Location
- 323 Hillcrest St Ellsworth, Pierce County, Wisconsin 54011 United States

Information
- Funding type: Public
- Principal: to be determined
- Grades: 9 through 12
- Enrollment: 527 (2023-2024)
- Colors: Purple & white
- Song: Across the Field
- Mascot: Panther
- Website: Ellsworth Community School District

= Ellsworth Community School =

Ellsworth Community High School is a public school serving grades 9 through 12 in Ellsworth, Pierce County, Wisconsin, United States.

==Academics==
Ellsworth Community High School offers a wide range of class selections in subjects including English, Mathematics, Science, History, Social Studies, Music, Art, Physical Education, Agricultural Sciences, Technical Education, Family and Consumer Education, and Business and Marketing.
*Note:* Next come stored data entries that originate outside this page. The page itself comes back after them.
`src/hw/rtl/smeu_pkg.sv`:
```
// Package for the stack machine execute unit: beat structs, action codes,
// status codes and the default stack depth. No dependencies.
package smeu_pkg;

  localparam int unsigned DefStackDepth = 64;

  typedef enum logic [3:0] {
    ACT_PUSH    = 4'd0,
    ACT_ADD     = 4'd1,
    ACT_SUB     = 4'd2,
    ACT_MUL     = 4'd3,
    ACT_DIV     = 4'd4,
    ACT_MOD     = 4'd5,
    ACT_EQUAL   = 4'd6,
    ACT_GREATER = 4'd7,
    ACT_DUP     = 4'd8,
    ACT_SWAP    = 4'd9,
    ACT_PRINT   = 4'd10
  } action_e;

  typedef enum logic [1:0] {
    ST_OK      = 2'd0,
    ST_UNDER   = 2'd1,
    ST_OVER    = 2'd2,
    ST_DIVZERO = 2'd3
  } status_e;

  typedef struct packed {
    logic [3:0]         action;
    logic signed [31:0] push_value;
  } in_beat_t;

  typedef struct packed {
    logic [1:0]         status;
    logic               print_valid;
    logic signed [31:0] print_data;
    logic [6:0]         depth_after;
  } out_beat_t;

  // Handshake between the sequencer and the divider.
  typedef struct packed {
    logic start;
    logic want_mod;
  } div_req_t;

endpackage

```
`src/hw/rtl/smeu_div.sv`:
```
// Iterative signed 32-bit divider, one quotient bit per cycle.
// Depends on smeu_pkg for the request struct.
module smeu_div
  import smeu_pkg::*;
(
  input  logic        clk_i,
  input  logic        rst_ni,
  input  div_req_t    req_i,
  input  logic [31:0] dividend_i,
  input  logic [31:0] divisor_i,
  output logic        done_o,
  output logic [31:0] result_o
);

  logic [31:0] rem_q, rem_d, quo_q, quo_d, dvs_q, dvs_d;
  logic        busy_q, busy_d, negq_q, negq_d, negr_q, negr_d, mod_q, mod_d;
  logic [5:0]  cnt_q, cnt_d;
  logic [32:0] trial;
  logic [31:0] rem_sh;

  // Shift-subtract step on magnitudes.
  always_comb begin
    rem_sh = {rem_q[30:0], quo_q[31]};
    trial  = {1'b0, rem_sh} - {1'b0, dvs_q};
    rem_d = rem_q; quo_d = quo_q; dvs_d = dvs_q; busy_d = busy_q;
    negq_d = negq_q; negr_d = negr_q; mod_d = mod_q; cnt_d = cnt_q;
    done_o = 1'b0;
    if (req_i.start) begin
      busy_d = 1'b1;
      cnt_d  = 6'd32;
      rem_d  = '0;
      quo_d  = dividend_i[31] ? 32'(-dividend_i) : dividend_i;
      dvs_d  = divisor_i[31] ? 32'(-divisor_i) : divisor_i;
      negq_d = dividend_i[31] ^ divisor_i[31];
      negr_d = dividend_i[31];
      mod_d  = req_i.want_mod;
    end else if (busy_q) begin
      if (cnt_q == 6'd0) begin
        busy_d = 1'b0;
        done_o = 1'b1;
      end else begin
        cnt_d = cnt_q - 6'd1;
        if (!trial[32]) begin
          rem_d = trial[31:0];
          quo_d = {quo_q[30:0], 1'b1};
        end else begin
          rem_d = rem_sh;
          quo_d = {quo_q[30:0], 1'b0};
        end
      end
    end
  end

  always_comb begin
    if (mod_q) result_o = negr_q ? 32'(-rem_q) : rem_q;
    else       result_o = negq_q ? 32'(-quo_q) : quo_q;
  end

  always_ff @(posedge clk_i or negedge rst_ni) begin
    if (!rst_ni) begin
      busy_q <= 1'b0;
      cnt_q  <= '0;
    end else begin
      busy_q <= busy_d;
      cnt_q  <= cnt_d;
    end
  end

  always_ff @(posedge clk_i) begin
    rem_q <= rem_d; quo_q <= quo_d; dvs_q <= dvs_d;
    negq_q <= negq_d; negr_q <= negr_d; mod_q <= mod_d;
  end

endmodule

```
`src/hw/rtl/stack_machine_execute_unit.sv`:
```
// Top level of the stack machine execute unit: stack memory and sequencer.
// Depends on smeu_pkg and smeu_div.
//
//   channel | direction | signals
//   in      | input     | in_valid_i, in_ready_o, in_beat_i
//   out     | output    | out_valid_o, out_ready_i, out_beat_o
//
// One instruction at a time. Push, error cases and unused codes go straight to
// the done state; dup and print read the top entry, then execute; the others read
// both entries (synchronous reads of the stack memory), then the write-back; mul and
// swap also use the second write-back state. Div and mod wait in the one-bit-per-cycle divider.
// Reset empties the stack at once; no clearing pass is needed.
// A new beat is taken while the last result waits in the output register;
// the sequencer holds in its last state while a second result would stall.
module stack_machine_execute_unit
  import smeu_pkg::*;
#(
  parameter int unsigned StackDepth = DefStackDepth
) (
  input  logic      clk_i,
  input  logic      rst_ni,
  input  logic      in_valid_i,
  output logic      in_ready_o,
  input  in_beat_t  in_beat_i,
  output logic      out_valid_o,
  input  logic      out_ready_i,
  output out_beat_t out_beat_o
);

  localparam int unsigned AW = (StackDepth > 1) ? $clog2(StackDepth) : 1;
  localparam int unsigned SW = $clog2(StackDepth + 1);

  localparam logic [2:0] S_IDLE = 3'd0, S_RD1 = 3'd1, S_RD2 = 3'd2,
                         S_EXEC = 3'd3, S_DIV = 3'd4, S_WR2 = 3'd5, S_DONE = 3'd6;

  logic [31:0] mem_q [StackDepth];
  logic [31:0] rdata_q;
  logic [AW-1:0] raddr, waddr;
  logic          re, we;
  logic [31:0]   wdata;

  logic [2:0]  state_q, state_d;
  logic [SW-1:0] sp_q, sp_d;
  logic [3:0]  act_q, act_d;
  logic [31:0] val_q, val_d, top_q, top_d, sec_q, sec_d;
  logic [1:0]  stat_q, stat_d;
  logic        pv_q, pv_d;
  logic [31:0] pd_q, pd_d;
  out_beat_t   ob_q, ob_d;
  logic        ov_q, ov_d;

  div_req_t    dreq;
  logic        ddone;
  logic [31:0] dres;
  logic [31:0] prod;
  logic        stage_free;

  // The second entry is still on the read port when the divider starts.
  smeu_div u_div (
    .clk_i, .rst_ni, .req_i(dreq), .dividend_i(rdata_q), .divisor_i(top_q),
    .done_o(ddone), .result_o(dres)
  );

  // Stack memory with registered read data.
  always_ff @(posedge clk_i) begin
    if (we) mem_q[waddr] <= wdata;
    if (re) rdata_q <= mem_q[raddr];
  end

  assign prod       = top_q * sec_q;
  assign stage_free = !ov_q || out_ready_i;
  assign in_ready_o = (state_q == S_IDLE);

  // Sequencer: read operands, compute, write back, post the result.
  always_comb begin
    state_d = state_q; sp_d = sp_q; act_d = act_q; val_d = val_q;
    top_d = top_q; sec_d = sec_q; stat_d = stat_q; pv_d = pv_q; pd_d = pd_q;
    re = 1'b0; we = 1'b0; raddr = '0; waddr = '0; wdata = '0;
    dreq = '0;
    ob_d = ob_q; ov_d = ov_q;
    if (ov_q && out_ready_i) ov_d = 1'b0;
    unique case (state_q)
      S_IDLE: begin
        if (in_valid_i) begin
          act_d = in_beat_i.action;
          val_d = in_beat_i.push_value;
          stat_d = ST_OK; pv_d = 1'b0; pd_d = '0;
          state_d = S_DONE;
          case (in_beat_i.action)
            ACT_PUSH: begin
              if (sp_q >= SW'(StackDepth)) stat_d = ST_OVER;
              else begin
                we = 1'b1; waddr = AW'(sp_q); wdata = in_beat_i.push_value;
                sp_d = sp_q + SW'(1);
              end
            end
            ACT_DUP, ACT_PRINT: begin
              if (sp_q < SW'(1)) stat_d = ST_UNDER;
              else if (in_beat_i.action == ACT_DUP && sp_q >= SW'(StackDepth))
                stat_d = ST_OVER;
              else begin
                re = 1'b1; raddr = AW'(sp_q - SW'(1)); state_d = S_RD1;
              end
            end
            ACT_ADD, ACT_SUB, ACT_MUL, ACT_DIV, ACT_MOD, ACT_EQUAL,
            ACT_GREATER, ACT_SWAP: begin
              if (sp_q < SW'(2)) stat_d = ST_UNDER;
              else begin
                re = 1'b1; raddr = AW'(sp_q - SW'(1)); state_d = S_RD1;
              end
            end
            default: ;
          endcase
        end
      end
      S_RD1: begin
        // The top entry is on the read port now.
        top_d = rdata_q;
        if (act_q == ACT_DUP || act_q == ACT_PRINT) state_d = S_EXEC;
        else begin
          re = 1'b1; raddr = AW'(sp_q - SW'(2)); state_d = S_RD2;
        end
      end
      S_RD2: begin
        state_d = S_EXEC;
      end
      S_EXEC: begin
        state_d = S_DONE;
        case (act_q)
          ACT_DUP: begin
            we = 1'b1; waddr = AW'(sp_q); wdata = rdata_q; sp_d = sp_q + SW'(1);
          end
          ACT_PRINT: begin
            pv_d = 1'b1; pd_d = rdata_q; sp_d = sp_q - SW'(1);
          end
          ACT_SWAP: begin
            sec_d = rdata_q;
            we = 1'b1; waddr = AW'(sp_q - SW'(2)); wdata = top_q;
            state_d = S_WR2;
          end
          ACT_DIV, ACT_MOD: begin
            sec_d = rdata_q;
            if (top_q == '0) stat_d = ST_DIVZERO;
            else begin
              dreq.start = 1'b1; dreq.want_mod = (act_q == ACT_MOD);
              state_d = S_DIV;
            end
          end
          default: begin
            we = 1'b1; waddr = AW'(sp_q - SW'(2)); sp_d = sp_q - SW'(1);
            case (act_q)
              ACT_ADD:   wdata = rdata_q + top_q;
              ACT_SUB:   wdata = rdata_q - top_q;
              ACT_EQUAL: wdata = {31'd0, rdata_q == top_q};
              ACT_GREATER: wdata = {31'd0, $signed(rdata_q) > $signed(top_q)};
              default: begin
                sec_d = rdata_q; we = 1'b0; sp_d = sp_q; state_d = S_WR2;
              end
            endcase
          end
        endcase
      end
      S_WR2: begin
        state_d = S_DONE;
        we = 1'b1;
        if (act_q == ACT_SWAP) begin
          waddr = AW'(sp_q - SW'(1)); wdata = sec_q;
        end else begin
          // Multiply: product of registered operands.
          waddr = AW'(sp_q - SW'(2)); wdata = prod; sp_d = sp_q - SW'(1);
        end
      end
      S_DIV: begin
        if (ddone) begin
          we = 1'b1; waddr = AW'(sp_q - SW'(2)); wdata = dres;
          sp_d = sp_q - SW'(1); state_d = S_DONE;
        end
      end
      S_DONE: begin
        if (stage_free) begin
          ov_d = 1'b1;
          ob_d.status = stat_q; ob_d.print_valid = pv_q;
          ob_d.print_data = pd_q; ob_d.depth_after = 7'(sp_q);
          state_d = S_IDLE;
        end
      end
      default: state_d = S_IDLE;
    endcase
  end

  always_ff @(posedge clk_i or negedge rst_ni) begin
    if (!rst_ni) begin
      state_q <= S_IDLE;
      sp_q    <= '0;
      ov_q    <= 1'b0;
    end else begin
      state_q <= state_d;
      sp_q    <= sp_d;
      ov_q    <= ov_d;
    end
  end

  always_ff @(posedge clk_i) begin
    act_q <= act_d; val_q <= val_d; top_q <= top_d; sec_q <= sec_d;
    stat_q <= stat_d; pv_q <= pv_d; pd_q <= pd_d; ob_q <= ob_d;
  end

  assign out_valid_o = ov_q;
  assign out_beat_o  = ob_q;

endmodule

```
`config.mk`:
```
export PLATFORM = sky130hd
export DESIGN_NAME = stack_machine_execute_unit
export DESIGN_NICKNAME = d
export VERILOG_FILES = /design/src/hw/rtl/smeu_pkg.sv /design/src/hw/rtl/smeu_div.sv /design/src/hw/rtl/stack_machine_execute_unit.sv
export SDC_FILE = /design/constraint.sdc
export NUM_CORES = 2
export LEC_CHECK = 0
export BUFFER_PORTS_ARGS = -buffer_cell sky130_fd_sc_hd__buf_2
export CAP_MARGIN = 10
export CORE_ASPECT_RATIO = 1.1
export CORE_MARGIN = 8
export CORE_UTILIZATION = 30
export CTS_CLUSTER_SIZE = 24
export DETAILED_ROUTE_END_ITERATION = 7
export HOLD_SLACK_MARGIN = 0.08
export SLEW_MARGIN = 0
export SYNTH_ARGS = -nofsm -noshare
export SYNTH_HDL_FRONTEND = slang
export SYNTH_HIERARCHICAL = 1
export SYNTH_SLANG_ARGS = --single-unit
```
`constraint.sdc`:
```
create_clock -name clk_i -period 16.49 [get_ports clk_i]
set_input_delay 3.298 -clock clk_i [delete_from_list [all_inputs] [get_ports clk_i]]
set_output_delay 3.298 -clock clk_i [all_outputs]
set_load 0.005 [all_outputs]
```
==> metrics.txt <==
outcome=finished, final reports clean; CTS tree=yes; Detailed Route Iter0 Violations=8838; wire length of the first global-routing pass=about 550 mm; crit path launch type=flip-flop; NumNets Final=10200; worst relative slew slack=0.0863; port bufs=slightly above 80; fmax=102 MHz; core area=0.388 mm²; filler instances=38000; asr flop ratio synth=0.00769; Vias=79600; final setup vio count=0; critical path class=reg -> reg; Area growth, synth to finish=12.8%; max FFs per register=2048; most frequent cells in the layout=edfxtp_1 (2292), nand2_1 (1797), inv_1 (513); final period utilization=0.596; DR DRC count=0; GPL Wtd Cong=0.904; WL per Instance=25.5 µm; Post-CTS Setup Bufs=0; mapped cell area=about 0.12 mm²; Die Ht=671 µm; worst-margin pin slew=1370 ps; CTS buffer count=approximately 230; Biggest register=mem_q; post-synthesis sequential area ratio=0.598; worst-path maximum fanout=64; Fin Clk Skew=106 ps; routed vias/inst=5.35; Post-DP HPWL=around 220 mm; Syn Area/Cell=12.3 µm²; vias in the first global route=77400; antenna-violating nets left=0; setup TNS=0 ps; gr ovfl total=0; clk root buf=clkbuf_16; most common cell after layout, fill and taps aside=edfxtp_1; htree depth=4; max-slew violations=0; Reg clk slew, reported paths=60 ps; post-synth top area share=0.589; proportion of layout cells with a drive suffix above 1=0.0935; drt total wl=379 mm; Global Route Usage Sum=0.178; number of max-cap violations=0; row count=240; number of flops mapped to enable cells by yosys=2292; Die W=611 µm; Main synth FF type=edfxtp_1; Syn Inst Count=9537; starting density of the core=0.301; die area=0.410 mm²; Setup crit end kind=flip-flop; CTS max path bufs=4; Multi-input gate area=0.0436 mm²; largest net degree at the start of global routing=181; largest area contributor in the netlist=edfxtp_1; Post-Syn Nets=10200; cts-stage hold buffer count=0; Warnings, synthesis=6; register area=0.0699 mm²; Synth area leaders=edfxtp_1 (59%), fa_1 (7.0%), nand2_1 (5.8%), ha_1 (2.5%), and3_1 (2.1%); worst hold path class=reg -> reg; # IOs=84; Worst-Skew Late Latency=940 ps; initial antenna violation count=24; Clock Sinks=2342; Fin. Hold Viols=0; arrival time worst endpoint=10340 ps; RSZ-0062 raised after global routing=false; router iterations before antenna repair=7; Tmin final=between 9000 and 10000 ps; #FFs+latches synth=2342; Distinct cells, synth=94; Post-CTS Resized=0; Worst Path Required=roughly 17000 ps
[per-layer routing]
layer,up-vias,GRT usage,wire length [µm]
li1,34600,-,-
met1,40400,0.227,149000
met2,3698,0.286,174000
met3,851,0.0282,30700
met4,10,0.102,25200
met5,-,0,64
[critical path, stage by stage, from the launching register on]
cell,delay [ps]
edfxtp_1,1150
and2_1,270
fa_1,420
inv_1,70
fa_1,430
fa_1,490
fa_1,550
inv_1,50
fa_1,500
inv_1,50
fa_1,530
inv_1,50
fa_1,500
fa_1,440
ha_1,360
a41oi_1,220
o21ai_0,210
or2_2,340
a21oi_1,140
a31oi_1,100
a221oi_1,520
o21ai_0,210
xnor2_1,530
o21ai_0,250
or4_2,650
buf_4,360
[cells in the mapped netlist, drive strengths merged, types with 19 or more instances]
| cell type | count |
|---|---|
| mux2i | 154 |
| a221o | 109 |
| edfxtp | 2292 |
| o41ai | 23 |
| buf | 137 |
| a211oi | 274 |
| nor2 | 271 |
| nand3 | 297 |
| dfxtp | 32 |
| ha | 229 |
| xor2 | 106 |
| a31oi | 270 |
| a222oi | 37 |
| and2 | 358 |
| o22ai | 113 |
| o21ai | 154 |
| a221oi | 91 |
| clkbuf | 494 |
| nor3 | 40 |
| and3 | 387 |
| o31ai | 51 |
| or3 | 40 |
| nand2b | 30 |
| o221ai | 34 |
| o32ai | 63 |
| a21o | 39 |
| mux2 | 63 |
| fa | 411 |
| nor4 | 23 |
| nand2 | 1803 |
| xnor2 | 133 |
| inv | 513 |
| nor2b | 28 |
| a21oi | 191 |
| or4 | 19 |
[area by class of cell]
type,instances,share of cell area
timing repair buffer,339,0.0187
inverter,513,0.0146
clock buffer,274,0.0463
multi-input combinational,6051,0.330
antenna,13,0.000247
sequential,2342,0.530
clock inverter,148,0.0104
tap,5203,0.0494
[through the flow]
| stage | hold slack (ps) | setup WS (ps) | instance area [µm²] | std cells | utilization |
|---|---|---|---|---|---|
| finish | 417 | 6670 | 132000 | 14900 | 0.340 |
| CTS | 419 | 6890 | 132000 | 14900 | 0.340 |
| global placement | 400 | 6400 | 124000 | 14400 | 0.320 |
| floorplan | 400 | 6200 | 117000 | 9537 | - |
| global route | 423 | 6170 | 132000 | 14900 | 0.340 |
| detailed placement | 405 | 6310 | 124000 | 14400 | 0.320 |
[final timing paths]
kind,from,to,slack (ps),depth (start not counted)
setup / recovery,sec_q[3]$_DFFE_PP_,mem_q[23][30]$_DFFE_PP_,6670,25
hold / removal,pd_q[28]$_SDFFCE_PN0P_,out_beat_o[35]$_DFFE_PP_,420,0
setup reg to reg,sec_q[3]$_DFFE_PP_,mem_q[23][30]$_DFFE_PP_,6670,25
hold reg to reg,pd_q[28]$_SDFFCE_PN0P_,out_beat_o[35]$_DFFE_PP_,420,0
max in group asynchronous,rst_ni,u_div/busy_q$_DFF_PN0_,13510,1
min in group asynchronous,rst_ni,sp_q[6]$_DFFE_PN0P_,2490,1
[kinds of logic after synthesis]
family,count (synthesis),synth area share
and+or+nand+nor,3368,0.133
DFF,2342,0.598
AOI/OAI and AO/OA,1579,0.0968
buffers and inverters,1144,0.0381
adders and majority gates,640,0.0949
xor gates and xnor gates,239,0.0179
muxes,225,0.0208
Power is left out: the tool's default activity adds up to more than one toggle a clock period on the data nets, which glitch-free logic cannot reach.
Advanced Placement classes are available. They include AP Literature and Composition, AP United States History, AP Biology, and AP Calculus.

==Athletics==
Ellsworth, Wisconsin's athletics participate in the Middle Border Conference. The Middle Border Conference consists of seven other schools in Wisconsin including Amery, Baldwin-Woodville, New Richmond, Osceola, Prescott, Somerset, and St. Croix Central. Yet their main rival has always seemingly been Prescott.

==Controversies==
Former EHS band director Brandon Fuhrman was placed on administrative leave in February 2023 after an intimate relationship with a student was exposed. He was fired and sentenced to 2 years in prison, given a fine, and was ordered to register as a sex offender for the next 15 years.